Saved data entries
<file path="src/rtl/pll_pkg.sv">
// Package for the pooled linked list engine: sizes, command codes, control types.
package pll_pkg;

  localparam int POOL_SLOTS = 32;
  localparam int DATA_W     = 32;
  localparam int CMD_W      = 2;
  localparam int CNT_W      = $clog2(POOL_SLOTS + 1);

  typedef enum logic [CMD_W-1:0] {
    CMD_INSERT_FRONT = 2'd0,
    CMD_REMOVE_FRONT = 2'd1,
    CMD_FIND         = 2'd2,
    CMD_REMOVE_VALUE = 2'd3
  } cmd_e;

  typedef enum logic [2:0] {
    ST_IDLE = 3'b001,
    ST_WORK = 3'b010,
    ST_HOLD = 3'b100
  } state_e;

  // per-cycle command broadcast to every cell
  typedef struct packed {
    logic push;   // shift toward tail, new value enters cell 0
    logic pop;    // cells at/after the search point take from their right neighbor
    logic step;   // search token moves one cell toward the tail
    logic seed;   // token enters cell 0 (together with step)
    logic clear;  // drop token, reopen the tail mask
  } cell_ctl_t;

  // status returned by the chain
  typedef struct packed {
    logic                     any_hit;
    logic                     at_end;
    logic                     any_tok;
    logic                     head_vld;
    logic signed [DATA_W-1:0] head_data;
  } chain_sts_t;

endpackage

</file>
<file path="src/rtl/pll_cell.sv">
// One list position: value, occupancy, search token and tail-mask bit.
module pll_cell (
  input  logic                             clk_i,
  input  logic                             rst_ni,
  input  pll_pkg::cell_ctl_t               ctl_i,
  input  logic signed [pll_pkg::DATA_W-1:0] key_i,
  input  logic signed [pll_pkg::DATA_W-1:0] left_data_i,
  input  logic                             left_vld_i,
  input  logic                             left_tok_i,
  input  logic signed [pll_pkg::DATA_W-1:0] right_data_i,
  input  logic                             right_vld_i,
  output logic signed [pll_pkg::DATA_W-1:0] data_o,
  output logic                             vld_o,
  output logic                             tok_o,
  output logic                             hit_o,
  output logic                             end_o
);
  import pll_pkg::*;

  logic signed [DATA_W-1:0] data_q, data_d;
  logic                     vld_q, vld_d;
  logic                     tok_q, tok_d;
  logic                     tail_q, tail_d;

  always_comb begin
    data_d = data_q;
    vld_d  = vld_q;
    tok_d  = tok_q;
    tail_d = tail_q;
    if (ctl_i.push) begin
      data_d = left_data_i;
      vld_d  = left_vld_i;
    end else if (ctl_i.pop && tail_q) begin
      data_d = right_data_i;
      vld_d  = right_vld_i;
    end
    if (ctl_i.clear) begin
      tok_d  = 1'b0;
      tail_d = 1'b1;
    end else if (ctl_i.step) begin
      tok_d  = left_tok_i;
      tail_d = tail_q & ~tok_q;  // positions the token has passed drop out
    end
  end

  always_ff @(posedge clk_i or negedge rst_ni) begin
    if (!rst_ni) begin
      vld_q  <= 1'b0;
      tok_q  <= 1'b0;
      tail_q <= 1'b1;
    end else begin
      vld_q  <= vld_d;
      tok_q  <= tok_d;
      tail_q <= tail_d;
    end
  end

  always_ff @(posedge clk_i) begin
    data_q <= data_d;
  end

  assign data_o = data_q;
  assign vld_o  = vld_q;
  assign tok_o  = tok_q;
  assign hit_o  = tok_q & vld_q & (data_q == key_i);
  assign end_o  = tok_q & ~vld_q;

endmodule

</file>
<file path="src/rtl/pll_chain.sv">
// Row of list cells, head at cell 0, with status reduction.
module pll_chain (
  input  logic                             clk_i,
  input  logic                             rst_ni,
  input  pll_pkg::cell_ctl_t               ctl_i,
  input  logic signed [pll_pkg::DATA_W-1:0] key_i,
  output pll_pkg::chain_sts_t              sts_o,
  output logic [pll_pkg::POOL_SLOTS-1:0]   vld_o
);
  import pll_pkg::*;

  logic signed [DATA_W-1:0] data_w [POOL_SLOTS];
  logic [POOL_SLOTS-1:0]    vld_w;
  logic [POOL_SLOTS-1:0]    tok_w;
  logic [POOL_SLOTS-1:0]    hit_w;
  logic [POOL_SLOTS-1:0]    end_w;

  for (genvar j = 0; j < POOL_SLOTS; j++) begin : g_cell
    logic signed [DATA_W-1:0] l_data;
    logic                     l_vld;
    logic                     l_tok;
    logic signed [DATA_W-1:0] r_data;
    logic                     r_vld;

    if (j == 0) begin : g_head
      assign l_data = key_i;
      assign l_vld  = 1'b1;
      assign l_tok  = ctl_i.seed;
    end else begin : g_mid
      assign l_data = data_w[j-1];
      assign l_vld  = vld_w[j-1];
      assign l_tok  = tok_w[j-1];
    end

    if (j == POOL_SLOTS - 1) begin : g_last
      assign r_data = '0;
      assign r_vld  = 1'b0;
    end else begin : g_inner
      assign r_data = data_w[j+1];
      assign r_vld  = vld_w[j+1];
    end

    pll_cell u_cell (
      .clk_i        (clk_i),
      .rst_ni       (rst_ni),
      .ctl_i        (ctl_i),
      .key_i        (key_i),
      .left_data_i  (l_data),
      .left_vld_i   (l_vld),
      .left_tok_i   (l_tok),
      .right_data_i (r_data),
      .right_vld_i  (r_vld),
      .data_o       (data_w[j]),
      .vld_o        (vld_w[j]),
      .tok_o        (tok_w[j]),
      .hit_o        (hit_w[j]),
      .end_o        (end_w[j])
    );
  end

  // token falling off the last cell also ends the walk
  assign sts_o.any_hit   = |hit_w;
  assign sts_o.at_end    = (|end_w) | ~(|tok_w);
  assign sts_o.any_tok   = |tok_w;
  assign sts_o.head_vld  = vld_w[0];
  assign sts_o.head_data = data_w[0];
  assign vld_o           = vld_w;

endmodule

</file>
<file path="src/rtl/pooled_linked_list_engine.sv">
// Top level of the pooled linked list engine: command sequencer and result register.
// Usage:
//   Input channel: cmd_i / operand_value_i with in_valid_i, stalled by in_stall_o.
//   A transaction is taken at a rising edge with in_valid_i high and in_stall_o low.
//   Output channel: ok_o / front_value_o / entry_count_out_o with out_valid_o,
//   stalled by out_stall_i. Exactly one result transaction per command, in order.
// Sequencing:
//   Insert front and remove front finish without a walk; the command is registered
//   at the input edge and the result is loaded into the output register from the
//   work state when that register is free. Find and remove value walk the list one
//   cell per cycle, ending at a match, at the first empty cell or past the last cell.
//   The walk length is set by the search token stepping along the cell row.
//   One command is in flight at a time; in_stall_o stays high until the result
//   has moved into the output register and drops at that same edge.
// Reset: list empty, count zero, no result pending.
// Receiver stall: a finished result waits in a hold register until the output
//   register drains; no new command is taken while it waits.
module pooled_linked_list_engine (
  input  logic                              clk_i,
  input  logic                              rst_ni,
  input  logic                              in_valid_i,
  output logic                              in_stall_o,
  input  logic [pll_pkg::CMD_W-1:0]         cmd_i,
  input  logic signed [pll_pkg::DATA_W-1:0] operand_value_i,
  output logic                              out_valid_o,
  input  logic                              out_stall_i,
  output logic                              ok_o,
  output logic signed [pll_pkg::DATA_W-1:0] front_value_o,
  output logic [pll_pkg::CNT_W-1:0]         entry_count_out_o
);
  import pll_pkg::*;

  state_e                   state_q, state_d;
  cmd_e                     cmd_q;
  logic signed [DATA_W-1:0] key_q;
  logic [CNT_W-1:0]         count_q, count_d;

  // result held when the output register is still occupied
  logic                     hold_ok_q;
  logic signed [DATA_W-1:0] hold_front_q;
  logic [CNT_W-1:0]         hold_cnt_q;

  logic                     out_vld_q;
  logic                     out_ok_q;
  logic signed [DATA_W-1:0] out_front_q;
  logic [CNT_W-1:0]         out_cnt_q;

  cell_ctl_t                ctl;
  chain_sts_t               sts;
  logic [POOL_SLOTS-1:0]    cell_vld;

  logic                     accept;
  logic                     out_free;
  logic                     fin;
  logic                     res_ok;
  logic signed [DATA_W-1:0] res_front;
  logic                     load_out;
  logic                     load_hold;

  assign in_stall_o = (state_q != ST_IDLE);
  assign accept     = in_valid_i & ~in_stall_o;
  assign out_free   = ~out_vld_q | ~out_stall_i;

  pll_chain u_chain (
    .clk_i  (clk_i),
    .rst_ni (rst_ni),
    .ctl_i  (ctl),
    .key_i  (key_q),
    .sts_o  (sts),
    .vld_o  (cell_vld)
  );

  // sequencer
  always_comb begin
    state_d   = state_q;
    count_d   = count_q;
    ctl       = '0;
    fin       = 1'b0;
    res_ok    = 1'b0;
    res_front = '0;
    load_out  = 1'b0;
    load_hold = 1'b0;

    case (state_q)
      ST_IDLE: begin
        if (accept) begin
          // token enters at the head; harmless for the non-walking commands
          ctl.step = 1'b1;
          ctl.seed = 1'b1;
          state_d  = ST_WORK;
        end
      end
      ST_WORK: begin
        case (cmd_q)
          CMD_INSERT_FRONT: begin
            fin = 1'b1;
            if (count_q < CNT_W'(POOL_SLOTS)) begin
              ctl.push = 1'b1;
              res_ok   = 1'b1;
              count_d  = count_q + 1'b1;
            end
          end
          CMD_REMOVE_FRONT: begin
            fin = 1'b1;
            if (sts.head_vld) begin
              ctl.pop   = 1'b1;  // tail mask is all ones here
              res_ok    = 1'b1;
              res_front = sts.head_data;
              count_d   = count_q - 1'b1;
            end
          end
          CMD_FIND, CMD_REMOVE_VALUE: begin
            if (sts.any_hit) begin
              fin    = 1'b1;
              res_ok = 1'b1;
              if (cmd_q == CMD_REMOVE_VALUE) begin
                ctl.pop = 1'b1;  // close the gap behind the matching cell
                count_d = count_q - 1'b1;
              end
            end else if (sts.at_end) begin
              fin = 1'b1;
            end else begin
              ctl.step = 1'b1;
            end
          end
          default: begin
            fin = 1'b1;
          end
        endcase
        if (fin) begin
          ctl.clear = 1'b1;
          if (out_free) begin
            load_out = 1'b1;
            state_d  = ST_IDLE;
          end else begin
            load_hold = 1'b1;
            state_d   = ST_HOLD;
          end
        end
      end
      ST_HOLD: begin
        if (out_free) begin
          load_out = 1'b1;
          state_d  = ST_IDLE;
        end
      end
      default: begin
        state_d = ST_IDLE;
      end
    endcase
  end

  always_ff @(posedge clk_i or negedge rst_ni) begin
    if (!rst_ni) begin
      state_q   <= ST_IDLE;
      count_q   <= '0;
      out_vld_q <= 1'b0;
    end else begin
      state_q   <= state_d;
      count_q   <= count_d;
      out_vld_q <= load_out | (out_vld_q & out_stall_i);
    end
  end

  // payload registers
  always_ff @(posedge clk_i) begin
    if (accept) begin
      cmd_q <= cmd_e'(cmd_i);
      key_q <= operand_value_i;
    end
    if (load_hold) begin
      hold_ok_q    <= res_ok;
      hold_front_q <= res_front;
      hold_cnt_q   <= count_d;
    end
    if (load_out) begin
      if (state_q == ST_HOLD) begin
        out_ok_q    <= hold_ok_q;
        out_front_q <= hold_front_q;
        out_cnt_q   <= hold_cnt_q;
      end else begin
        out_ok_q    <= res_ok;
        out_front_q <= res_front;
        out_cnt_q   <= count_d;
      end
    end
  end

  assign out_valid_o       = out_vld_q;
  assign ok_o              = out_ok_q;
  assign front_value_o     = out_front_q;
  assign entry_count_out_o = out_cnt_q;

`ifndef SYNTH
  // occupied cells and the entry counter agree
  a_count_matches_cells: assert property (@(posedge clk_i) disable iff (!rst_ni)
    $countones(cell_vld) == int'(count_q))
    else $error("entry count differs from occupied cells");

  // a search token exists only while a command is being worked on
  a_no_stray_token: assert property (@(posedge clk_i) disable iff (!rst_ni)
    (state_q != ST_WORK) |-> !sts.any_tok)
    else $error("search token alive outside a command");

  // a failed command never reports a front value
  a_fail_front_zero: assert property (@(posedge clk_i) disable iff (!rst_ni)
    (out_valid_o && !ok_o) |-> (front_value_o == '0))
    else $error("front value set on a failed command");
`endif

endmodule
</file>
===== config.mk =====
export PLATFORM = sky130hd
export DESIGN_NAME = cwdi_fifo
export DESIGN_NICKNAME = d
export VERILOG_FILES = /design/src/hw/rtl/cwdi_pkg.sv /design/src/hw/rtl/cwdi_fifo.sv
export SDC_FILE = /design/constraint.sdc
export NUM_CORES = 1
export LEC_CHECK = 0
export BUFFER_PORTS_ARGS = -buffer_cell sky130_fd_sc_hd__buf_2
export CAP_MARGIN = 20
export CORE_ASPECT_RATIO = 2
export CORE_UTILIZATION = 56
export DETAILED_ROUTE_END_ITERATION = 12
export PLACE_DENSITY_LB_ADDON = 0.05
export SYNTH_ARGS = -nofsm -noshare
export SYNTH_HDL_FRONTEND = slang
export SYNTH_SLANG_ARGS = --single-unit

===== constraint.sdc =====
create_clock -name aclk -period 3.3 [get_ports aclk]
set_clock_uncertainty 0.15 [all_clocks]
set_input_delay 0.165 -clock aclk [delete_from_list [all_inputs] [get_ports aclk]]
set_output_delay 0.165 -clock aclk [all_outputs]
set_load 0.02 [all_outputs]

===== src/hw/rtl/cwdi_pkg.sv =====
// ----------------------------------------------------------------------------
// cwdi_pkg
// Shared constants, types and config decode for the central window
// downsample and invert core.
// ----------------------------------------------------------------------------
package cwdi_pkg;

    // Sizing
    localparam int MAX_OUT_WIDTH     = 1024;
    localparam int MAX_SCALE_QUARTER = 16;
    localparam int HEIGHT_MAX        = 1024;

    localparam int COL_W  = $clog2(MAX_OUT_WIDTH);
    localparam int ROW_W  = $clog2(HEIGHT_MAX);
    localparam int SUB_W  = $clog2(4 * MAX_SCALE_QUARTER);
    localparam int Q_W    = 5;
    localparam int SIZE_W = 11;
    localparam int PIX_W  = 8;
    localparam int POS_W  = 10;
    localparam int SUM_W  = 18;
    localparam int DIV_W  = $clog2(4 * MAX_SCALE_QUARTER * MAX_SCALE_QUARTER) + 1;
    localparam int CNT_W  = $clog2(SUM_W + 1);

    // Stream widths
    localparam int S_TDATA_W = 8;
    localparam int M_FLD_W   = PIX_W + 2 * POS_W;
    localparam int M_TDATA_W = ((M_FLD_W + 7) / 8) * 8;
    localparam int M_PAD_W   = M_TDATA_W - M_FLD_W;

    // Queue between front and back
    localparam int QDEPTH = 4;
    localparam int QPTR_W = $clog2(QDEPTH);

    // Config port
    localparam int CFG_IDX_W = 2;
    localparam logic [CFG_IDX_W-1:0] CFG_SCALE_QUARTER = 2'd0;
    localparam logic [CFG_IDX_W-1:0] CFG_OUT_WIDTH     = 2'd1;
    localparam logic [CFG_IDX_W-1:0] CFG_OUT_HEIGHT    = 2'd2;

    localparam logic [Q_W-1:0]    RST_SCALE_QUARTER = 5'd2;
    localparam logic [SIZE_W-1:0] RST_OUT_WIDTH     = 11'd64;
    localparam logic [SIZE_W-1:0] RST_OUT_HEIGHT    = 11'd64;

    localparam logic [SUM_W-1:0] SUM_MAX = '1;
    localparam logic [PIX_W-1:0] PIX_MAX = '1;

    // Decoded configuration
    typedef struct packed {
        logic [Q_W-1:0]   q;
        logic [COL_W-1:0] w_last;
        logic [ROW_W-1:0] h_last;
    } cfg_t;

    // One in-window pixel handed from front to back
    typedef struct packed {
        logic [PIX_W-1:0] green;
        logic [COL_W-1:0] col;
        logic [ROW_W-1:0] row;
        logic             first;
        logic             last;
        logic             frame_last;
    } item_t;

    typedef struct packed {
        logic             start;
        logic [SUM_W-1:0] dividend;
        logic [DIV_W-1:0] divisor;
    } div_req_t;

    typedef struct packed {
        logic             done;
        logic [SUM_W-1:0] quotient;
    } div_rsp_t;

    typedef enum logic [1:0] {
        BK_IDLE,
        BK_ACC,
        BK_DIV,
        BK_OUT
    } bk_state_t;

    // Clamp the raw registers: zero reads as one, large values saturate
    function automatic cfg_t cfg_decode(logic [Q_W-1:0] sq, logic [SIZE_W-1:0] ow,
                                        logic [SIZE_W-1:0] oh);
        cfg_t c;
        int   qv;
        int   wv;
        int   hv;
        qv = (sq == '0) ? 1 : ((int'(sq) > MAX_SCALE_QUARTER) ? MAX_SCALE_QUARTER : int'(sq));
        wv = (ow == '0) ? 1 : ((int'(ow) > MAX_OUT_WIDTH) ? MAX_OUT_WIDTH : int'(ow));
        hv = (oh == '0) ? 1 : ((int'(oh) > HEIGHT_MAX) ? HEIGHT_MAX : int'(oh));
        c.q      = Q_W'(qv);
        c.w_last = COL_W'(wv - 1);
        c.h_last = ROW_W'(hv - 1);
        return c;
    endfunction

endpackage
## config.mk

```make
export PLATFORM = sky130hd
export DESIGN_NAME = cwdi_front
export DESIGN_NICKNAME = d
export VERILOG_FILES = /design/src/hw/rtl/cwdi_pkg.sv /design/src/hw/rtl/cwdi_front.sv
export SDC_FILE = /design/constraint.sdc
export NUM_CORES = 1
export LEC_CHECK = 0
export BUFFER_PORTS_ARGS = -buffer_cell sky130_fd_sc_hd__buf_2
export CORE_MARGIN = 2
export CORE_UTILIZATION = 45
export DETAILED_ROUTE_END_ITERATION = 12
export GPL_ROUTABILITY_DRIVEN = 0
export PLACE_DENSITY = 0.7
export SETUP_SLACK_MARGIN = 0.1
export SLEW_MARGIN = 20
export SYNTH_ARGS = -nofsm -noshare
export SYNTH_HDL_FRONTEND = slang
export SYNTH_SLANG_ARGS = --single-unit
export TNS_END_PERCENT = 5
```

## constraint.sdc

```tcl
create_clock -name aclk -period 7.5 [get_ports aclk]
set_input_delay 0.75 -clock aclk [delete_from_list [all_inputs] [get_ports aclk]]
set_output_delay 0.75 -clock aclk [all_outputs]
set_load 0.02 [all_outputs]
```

Problem to work on
When a line in the records contains the string "constraint", it counts; state how many lines count, with no other words.

Exercise answer
4